To ensure correct processing of the random numbers, the individual threads are synchronized using a condition variable, which can be checked for certain conditions between multiple threads.
As before, the fill()
function generates a random number with each iteration and places it in the random_numbers container. To block other threads from accessing the container at the same time, an exclusive lock is used. Instead of waiting for one second, this example uses a condition variable. Calling notify_all()
will wake up every thread that has been waiting for this notification with wait()
.
Looking at the for
loop of the print()
function, you can see that the member function wait()
is called for the same condition variable. When the thread is woken up by a call to notify_all()
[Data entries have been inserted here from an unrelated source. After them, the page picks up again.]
### src/hdl/vocc_div.sv
// ----------------------------------------------------------------------------
// vocc_div
// Restoring radix-2 unsigned divider, one quotient bit per cycle.
// ----------------------------------------------------------------------------
module vocc_div import vocc_pkg::*; (
	input  logic     clk,
	input  logic     arst_n,
	input  logic     start,
	input  reg_t     dividend,
	input  reg_t     divisor,
	output div_res_t res
);

	logic [DIV_CNT_W-1:0] cnt_q;
	logic                 done_q;
	reg_t                 rem_q;
	reg_t                 quo_q;
	reg_t                 dvs_q;
	logic [REG_W:0]       shifted;
	logic [REG_W:0]       trial;

	assign shifted = {rem_q, quo_q[REG_W-1]};
	assign trial   = shifted - {1'b0, dvs_q};

	always_ff @(posedge clk or negedge arst_n) begin
		if (!arst_n) begin
			cnt_q  <= '0;
			done_q <= 1'b0;
		end else if (start) begin
			cnt_q  <= DIV_CNT_W'(REG_W);
			done_q <= 1'b0;
		end else if (cnt_q != '0) begin
			cnt_q  <= cnt_q - 1'b1;
			done_q <= (cnt_q == DIV_CNT_W'(1));
		end else begin
			done_q <= 1'b0;
		end
	end

	always_ff @(posedge clk) begin
		if (start) begin
			rem_q <= '0;
			quo_q <= dividend;
			dvs_q <= divisor;
		end else if (cnt_q != '0) begin
			if (!trial[REG_W]) begin
				rem_q <= trial[REG_W-1:0];
				quo_q <= {quo_q[REG_W-2:0], 1'b1};
			end else begin
				rem_q <= shifted[REG_W-1:0];
				quo_q <= {quo_q[REG_W-2:0], 1'b0};
			end
		end
	end

	assign res = '{done: done_q, quo: quo_q, rem: rem_q};

endmodule

### config.mk
export PLATFORM = sky130hd
export DESIGN_NAME = vocc_div
export DESIGN_NICKNAME = d
export VERILOG_FILES = /design/src/hdl/assert_macros.svh /design/src/hdl/vocc_pkg.sv /design/src/hdl/vocc_div.sv
export SDC_FILE = /design/constraint.sdc
export NUM_CORES = 1
export LEC_CHECK = 0
export ABC_AREA = 0
export ABC_CLOCK_PERIOD_IN_PS = 2100
export BUFFER_PORTS_ARGS = -buffer_cell sky130_fd_sc_hd__buf_2
export CAP_MARGIN = 15
export CORE_ASPECT_RATIO = 1.4
export CORE_MARGIN = 3
export CORE_UTILIZATION = 35
export DETAILED_ROUTE_END_ITERATION = 6
export GPL_TIMING_DRIVEN = 0
export MAX_ROUTING_LAYER = met4
export SLEW_MARGIN = 20
export SYNTH_ARGS = -nofsm -noshare
export SYNTH_HDL_FRONTEND = slang
export SYNTH_SLANG_ARGS = --single-unit
export TNS_END_PERCENT = 100
### constraint.sdc
create_clock -name clk -period 2.1 [get_ports clk]
set_clock_uncertainty 0.05 [all_clocks]
set_input_delay 0.525 -clock clk [delete_from_list [all_inputs] [get_ports clk]]
set_output_delay 0.525 -clock clk [all_outputs]
set_load 0.05 [all_outputs]
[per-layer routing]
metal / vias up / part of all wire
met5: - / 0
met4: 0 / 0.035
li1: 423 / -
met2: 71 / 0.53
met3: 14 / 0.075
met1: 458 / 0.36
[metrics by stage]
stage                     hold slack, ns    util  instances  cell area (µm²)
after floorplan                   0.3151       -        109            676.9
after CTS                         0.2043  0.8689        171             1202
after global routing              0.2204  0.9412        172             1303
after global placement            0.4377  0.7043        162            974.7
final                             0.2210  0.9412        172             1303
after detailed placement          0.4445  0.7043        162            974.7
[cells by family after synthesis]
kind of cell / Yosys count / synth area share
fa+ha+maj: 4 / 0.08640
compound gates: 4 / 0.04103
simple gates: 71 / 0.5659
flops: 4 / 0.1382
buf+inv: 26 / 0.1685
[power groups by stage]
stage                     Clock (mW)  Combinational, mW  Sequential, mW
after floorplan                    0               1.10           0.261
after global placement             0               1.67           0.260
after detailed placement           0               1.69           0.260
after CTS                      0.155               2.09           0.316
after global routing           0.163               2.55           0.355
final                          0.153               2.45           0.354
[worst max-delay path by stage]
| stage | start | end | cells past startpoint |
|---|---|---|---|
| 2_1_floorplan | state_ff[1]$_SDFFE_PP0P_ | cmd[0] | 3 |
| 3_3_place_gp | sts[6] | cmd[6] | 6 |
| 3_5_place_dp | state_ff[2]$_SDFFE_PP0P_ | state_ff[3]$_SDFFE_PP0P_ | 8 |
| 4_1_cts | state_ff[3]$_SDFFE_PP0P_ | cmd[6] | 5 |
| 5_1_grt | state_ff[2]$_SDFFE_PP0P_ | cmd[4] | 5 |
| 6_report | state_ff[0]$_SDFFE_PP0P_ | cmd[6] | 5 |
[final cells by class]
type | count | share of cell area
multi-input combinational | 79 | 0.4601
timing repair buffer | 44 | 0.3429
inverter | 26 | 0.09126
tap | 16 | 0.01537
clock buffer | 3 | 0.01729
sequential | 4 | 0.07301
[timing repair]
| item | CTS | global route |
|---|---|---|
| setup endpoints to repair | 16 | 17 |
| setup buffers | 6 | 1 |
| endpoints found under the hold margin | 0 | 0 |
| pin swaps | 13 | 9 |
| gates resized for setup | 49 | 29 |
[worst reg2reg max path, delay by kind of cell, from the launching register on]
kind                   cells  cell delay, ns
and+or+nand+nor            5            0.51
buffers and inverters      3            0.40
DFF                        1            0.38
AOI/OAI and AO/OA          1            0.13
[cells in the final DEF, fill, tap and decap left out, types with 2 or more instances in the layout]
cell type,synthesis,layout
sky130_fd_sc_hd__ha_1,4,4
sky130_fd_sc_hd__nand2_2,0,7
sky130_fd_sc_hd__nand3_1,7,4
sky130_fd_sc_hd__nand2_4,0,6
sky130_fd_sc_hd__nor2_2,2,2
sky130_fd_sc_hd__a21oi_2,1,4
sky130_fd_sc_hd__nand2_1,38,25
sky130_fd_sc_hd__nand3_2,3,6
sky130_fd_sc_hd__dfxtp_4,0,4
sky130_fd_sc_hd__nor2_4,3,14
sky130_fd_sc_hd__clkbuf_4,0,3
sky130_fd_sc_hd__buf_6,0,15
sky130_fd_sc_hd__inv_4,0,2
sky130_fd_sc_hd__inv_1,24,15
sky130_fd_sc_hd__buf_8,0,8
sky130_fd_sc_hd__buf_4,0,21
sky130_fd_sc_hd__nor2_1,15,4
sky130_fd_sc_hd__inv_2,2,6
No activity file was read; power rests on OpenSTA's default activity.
===== src/hw/rtl/script_token_lexer_top_defines.svh =====
`ifndef SCRIPT_TOKEN_LEXER_TOP_DEFINES_SVH
`define SCRIPT_TOKEN_LEXER_TOP_DEFINES_SVH

// Condition a implies condition c in the same cycle.
`define STL_ASSERT_NOW(lbl, a, c, msg) \
    lbl: assert property (@(posedge i_clk) disable iff (!i_rst_n) (a) |-> (c)) \
        else $error(msg);

// Condition a implies condition c in the next cycle.
`define STL_ASSERT_NEXT(lbl, a, c, msg) \
    lbl: assert property (@(posedge i_clk) disable iff (!i_rst_n) (a) |=> (c)) \
        else $error(msg);

`endif


===== src/hw/rtl/stl_pkg.sv =====
`default_nettype none

package stl_pkg;

    localparam int OFFSET_BITS_DEF = 16;
    localparam int FIFO_DEPTH      = 4;
    localparam int PTR_W           = $clog2(FIFO_DEPTH);
    localparam int CNT_W           = $clog2(FIFO_DEPTH + 1);
    localparam int KW_COUNT        = 4;

    localparam logic [2:0] MODE_IDLE  = 3'd0;
    localparam logic [2:0] MODE_NUM   = 3'd1;
    localparam logic [2:0] MODE_STR   = 3'd2;
    localparam logic [2:0] MODE_IDENT = 3'd3;
    localparam logic [2:0] MODE_EQ    = 3'd4;

    localparam logic [4:0] TK_NUMBER  = 5'd0;
    localparam logic [4:0] TK_STRING  = 5'd1;
    localparam logic [4:0] TK_IDENT   = 5'd2;
    localparam logic [4:0] TK_KEYWORD = 5'd3;
    localparam logic [4:0] TK_PLUS    = 5'd4;
    localparam logic [4:0] TK_MINUS   = 5'd5;
    localparam logic [4:0] TK_STAR    = 5'd6;
    localparam logic [4:0] TK_SLASH   = 5'd7;
    localparam logic [4:0] TK_ASSIGN  = 5'd8;
    localparam logic [4:0] TK_EQUAL   = 5'd9;
    localparam logic [4:0] TK_LPAREN  = 5'd10;
    localparam logic [4:0] TK_RPAREN  = 5'd11;
    localparam logic [4:0] TK_LBRACE  = 5'd12;
    localparam logic [4:0] TK_RBRACE  = 5'd13;
    localparam logic [4:0] TK_SEMI    = 5'd14;
    localparam logic [4:0] TK_END     = 5'd15;
    localparam logic [4:0] TK_UNKNOWN = 5'd16;

    localparam logic [1:0] KW_LET = 2'd0;

    // keyword text, zero padded to 8 characters
    localparam logic [7:0] KW_TEXT [KW_COUNT][8] = '{
        '{"l", "e", "t", 8'h00, 8'h00, 8'h00, 8'h00, 8'h00},
        '{"c", "o", "n", "s", "t", 8'h00, 8'h00, 8'h00},
        '{"f", "u", "n", "c", "t", "i", "o", "n"},
        '{"c", "o", "n", "s", "o", "l", "e", 8'h00}
    };
    localparam logic [3:0] KW_LEN [KW_COUNT] = '{4'd3, 4'd5, 4'd8, 4'd7};

    typedef struct packed {
        logic [4:0]  kind;
        logic [1:0]  kw;
        logic [15:0] start;
        logic [15:0] len;
        logic        last;
    } t_result;

    function automatic logic is_digit(input logic [7:0] c);
        return (c >= "0") && (c <= "9");
    endfunction

    function automatic logic is_alpha(input logic [7:0] c);
        return ((c >= "a") && (c <= "z")) || ((c >= "A") && (c <= "Z"));
    endfunction

    function automatic logic is_space(input logic [7:0] c);
        return (c == " ") || ((c >= 8'd9) && (c <= 8'd13));
    endfunction

    function automatic logic is_ident_char(input logic [7:0] c);
        return is_alpha(c) || is_digit(c) || (c == ".") || (c == "_");
    endfunction

    function automatic logic [4:0] op_code(input logic [7:0] c);
        logic [4:0] op;
        unique case (c)
            "+":     op = TK_PLUS;
            "-":     op = TK_MINUS;
            "*":     op = TK_STAR;
            "/":     op = TK_SLASH;
            "(":     op = TK_LPAREN;
            ")":     op = TK_RPAREN;
            "{":     op = TK_LBRACE;
            "}":     op = TK_RBRACE;
            ";":     op = TK_SEMI;
            default: op = TK_UNKNOWN;
        endcase
        return op;
    endfunction

endpackage

`default_nettype wire


===== src/hw/rtl/script_token_lexer_top.sv =====
// Channel  Direction  Handshake                 Payload
// in       to block   i_in_valid / o_in_ready   i_kind, i_character
// out      from block o_out_valid / i_out_ready o_token_kind, o_keyword_id,
//                                               o_token_start, o_token_length, o_last
//
// One character per cycle while the output queue has room; an item waits in the
// input register until there is room, then its 0..2 tokens enter the output queue.
// Throughput is set by the output port: one token per cycle while i_out_ready is
// high. The 4-entry output queue absorbs items that yield two tokens.
// Reset is synchronous, active low; no clearing pass. Either side may stall freely.
`default_nettype none

`include "script_token_lexer_top_defines.svh"

module script_token_lexer_top
    import stl_pkg::*;
#(
    parameter int OFFSET_BITS = OFFSET_BITS_DEF
) (
    input  wire logic        i_clk,
    input  wire logic        i_rst_n,
    input  wire logic        i_in_valid,
    output logic             o_in_ready,
    input  wire logic        i_kind,
    input  wire logic [7:0]  i_character,
    output logic             o_out_valid,
    input  wire logic        i_out_ready,
    output logic [4:0]       o_token_kind,
    output logic [1:0]       o_keyword_id,
    output logic [15:0]      o_token_start,
    output logic [15:0]      o_token_length,
    output logic             o_last
);

    localparam logic [OFFSET_BITS-1:0] SAT_MAX = '1;

    function automatic logic [OFFSET_BITS-1:0] sat_inc(input logic [OFFSET_BITS-1:0] v);
        return (v == SAT_MAX) ? v : v + OFFSET_BITS'(1);
    endfunction

    // input register
    logic                   r_in_valid;
    logic                   r_kind;
    logic [7:0]             r_char;

    // lexer state
    logic [2:0]             r_mode,  n_mode;
    logic [OFFSET_BITS-1:0] r_pos,   n_pos;
    logic [OFFSET_BITS-1:0] r_start, n_start;
    logic [OFFSET_BITS-1:0] r_run,   n_run;
    logic [KW_COUNT-1:0]    r_alive, n_alive;

    // output queue
    t_result                r_fifo [FIFO_DEPTH];
    logic [PTR_W-1:0]       r_head, r_tail;
    logic [CNT_W-1:0]       r_count;

    logic                   pop, room, proc_fire;
    logic [CNT_W-1:0]       cnt_after;
    logic [1:0]             nres;

    t_result                open_res, a_res, b_res, slot0, slot1;
    logic                   a_en, b_en, rest;
    logic [KW_COUNT-1:0]    alive_ext, alive_init, kw_hit;
    logic [1:0]             kw_sel;
    logic [15:0]            pos16;

    assign pos16 = 16'(r_pos);

    assign o_out_valid    = (r_count != '0);
    assign pop            = o_out_valid && i_out_ready;
    assign cnt_after      = r_count - CNT_W'(pop);
    assign room           = (cnt_after <= CNT_W'(FIFO_DEPTH - 2));
    assign proc_fire      = r_in_valid && room;
    assign o_in_ready     = !r_in_valid || proc_fire;

    assign o_token_kind   = r_fifo[r_head].kind;
    assign o_keyword_id   = r_fifo[r_head].kw;
    assign o_token_start  = r_fifo[r_head].start;
    assign o_token_length = r_fifo[r_head].len;
    assign o_last         = r_fifo[r_head].last;

    // keyword prefix tracking
    always_comb begin
        for (int k = 0; k < KW_COUNT; k++) begin
            alive_ext[k]  = r_alive[k] && (r_run < OFFSET_BITS'(KW_LEN[k]))
                            && (KW_TEXT[k][r_run[2:0]] == r_char);
            alive_init[k] = (KW_TEXT[k][0] == r_char);
            kw_hit[k]     = r_alive[k] && (r_run == OFFSET_BITS'(KW_LEN[k]));
        end
        kw_sel = KW_LET;
        for (int k = KW_COUNT - 1; k >= 0; k--) begin
            if (kw_hit[k]) begin
                kw_sel = 2'(k);
            end
        end
    end

    // token that closes the open run
    always_comb begin
        open_res       = '0;
        open_res.start = 16'(r_start);
        open_res.len   = 16'(r_run);
        unique case (r_mode)
            MODE_NUM:   open_res.kind = TK_NUMBER;
            MODE_STR:   open_res.kind = TK_STRING;
            MODE_IDENT: begin
                if (kw_hit != '0) begin
                    open_res.kind = TK_KEYWORD;
                    open_res.kw   = kw_sel;
                end else begin
                    open_res.kind = TK_IDENT;
                end
            end
            MODE_EQ: begin
                open_res.kind = TK_ASSIGN;
                open_res.len  = 16'd1;
            end
            default:    open_res.kind = TK_UNKNOWN;
        endcase
    end

    always_comb begin
        n_mode  = r_mode;
        n_pos   = r_pos;
        n_start = r_start;
        n_run   = r_run;
        n_alive = r_alive;
        a_en    = 1'b0;
        a_res   = open_res;
        b_en    = 1'b0;
        b_res   = '0;
        rest    = 1'b0;
        if (r_kind) begin
            a_en       = (r_mode != MODE_IDLE);
            b_en       = 1'b1;
            b_res.kind = TK_END;
            b_res.start = pos16;
            n_mode     = MODE_IDLE;
            n_pos      = '0;
            n_start    = '0;
            n_run      = '0;
            n_alive    = '1;
        end else begin
            unique case (r_mode)
                MODE_NUM: begin
                    if (is_digit(r_char)) begin
                        n_run = sat_inc(r_run);
                    end else begin
                        a_en   = 1'b1;
                        n_mode = MODE_IDLE;
                        rest   = 1'b1;
                    end
                end
                MODE_STR: begin
                    if (r_char == "\"") begin
                        a_en   = 1'b1;
                        n_mode = MODE_IDLE;
                    end else begin
                        n_run = sat_inc(r_run);
                    end
                end
                MODE_IDENT: begin
                    if (is_ident_char(r_char)) begin
                        n_alive = alive_ext;
                        n_run   = sat_inc(r_run);
                    end else begin
                        a_en   = 1'b1;
                        n_mode = MODE_IDLE;
                        rest   = 1'b1;
                    end
                end
                MODE_EQ: begin
                    a_en   = 1'b1;
                    n_mode = MODE_IDLE;
                    if (r_char == "=") begin
                        a_res.kind = TK_EQUAL;
                        a_res.len  = 16'd2;
                    end else begin
                        rest = 1'b1;
                    end
                end
                default: begin
                    n_mode = MODE_IDLE;
                    rest   = 1'b1;
                end
            endcase
            if (rest) begin
                if (is_space(r_char)) begin
                    // separator only
                end else if (is_digit(r_char)) begin
                    n_mode  = MODE_NUM;
                    n_start = r_pos;
                    n_run   = OFFSET_BITS'(1);
                end else if (r_char == "\"") begin
                    n_mode  = MODE_STR;
                    n_start = sat_inc(r_pos);
                    n_run   = '0;
                end else if (is_alpha(r_char) || (r_char == "_")) begin
                    n_mode  = MODE_IDENT;
                    n_start = r_pos;
                    n_run   = OFFSET_BITS'(1);
                    n_alive = alive_init;
                end else if (r_char == "=") begin
                    n_mode  = MODE_EQ;
                    n_start = r_pos;
                end else begin
                    b_en        = 1'b1;
                    b_res.kind  = op_code(r_char);
                    b_res.start = pos16;
                    b_res.len   = 16'd1;
                end
            end
            n_pos = sat_inc(r_pos);
        end
    end

    always_comb begin
        nres       = proc_fire ? (2'(a_en) + 2'(b_en)) : 2'd0;
        slot0      = a_en ? a_res : b_res;
        slot0.last = !(a_en && b_en);
        slot1      = b_res;
        slot1.last = 1'b1;
    end

    always_ff @(posedge i_clk) begin
        if (!i_rst_n) begin
            r_in_valid <= 1'b0;
            r_mode     <= MODE_IDLE;
            r_pos      <= '0;
            r_start    <= '0;
            r_run      <= '0;
            r_alive    <= '1;
            r_head     <= '0;
            r_tail     <= '0;
            r_count    <= '0;
        end else begin
            if (i_in_valid && o_in_ready) begin
                r_in_valid <= 1'b1;
            end else if (proc_fire) begin
                r_in_valid <= 1'b0;
            end
            if (proc_fire) begin
                r_mode  <= n_mode;
                r_pos   <= n_pos;
                r_start <= n_start;
                r_run   <= n_run;
                r_alive <= n_alive;
            end
            r_head  <= r_head + PTR_W'(pop);
            r_tail  <= r_tail + PTR_W'(nres);
            r_count <= cnt_after + CNT_W'(nres);
        end
    end

    always_ff @(posedge i_clk) begin
        if (i_in_valid && o_in_ready) begin
            r_kind <= i_kind;
            r_char <= i_character;
        end
        if (nres != 2'd0) begin
            r_fifo[r_tail] <= slot0;
        end
        if (nres == 2'd2) begin
            r_fifo[r_tail + PTR_W'(1)] <= slot1;
        end
    end

    `STL_ASSERT_NOW(a_end_token_last, o_out_valid && (o_token_kind == TK_END), o_last && (o_token_length == 16'd0), "END token must be last and empty")
    `STL_ASSERT_NEXT(a_end_restarts, proc_fire && r_kind, (r_pos == '0) && (r_mode == MODE_IDLE), "end of source must restart the lexer")
    `STL_ASSERT_NOW(a_run_nonzero, (r_mode == MODE_NUM) || (r_mode == MODE_IDENT), r_run != '0, "open number or identifier with zero length")
    `STL_ASSERT_NOW(a_queue_bound, 1'b1, r_count <= CNT_W'(FIFO_DEPTH), "output queue overfilled")

endmodule

`default_nettype wire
, it tries to acquire the mutex, which will only succeed after the mutex has been successfully released in the fill()
function.
The trick here is that calling wait()
also releases the mutex which was passed as a parameter. After calling notify_all()
, the fill()
function releases the mutex by calling wait()
. It then blocks and waits for some other thread to call notify_all()
, which happens in the print()
function once the random number has been written to the standard output stream.
Notice that the call to the wait()
member function inside the print()
function actually happens within a separate while
loop. This is done to handle the scenario where a random number has already been placed in the container before the wait()
member function is called for the first time in print()
. By comparing the number of stored elements in random_numbers with the expected number of elements, this scenario is successfully handled and the random number is written to the standard output stream.
Example 44.11 also works if the locks aren’t local in the for
loop but instantiated in the outer scope. In fact this makes more sense because the locks don’t need to be destroyed and recreated in every iteration. Since the mutex is always released with wait()
, you don’t need to destroy the locks at the end of an iteration.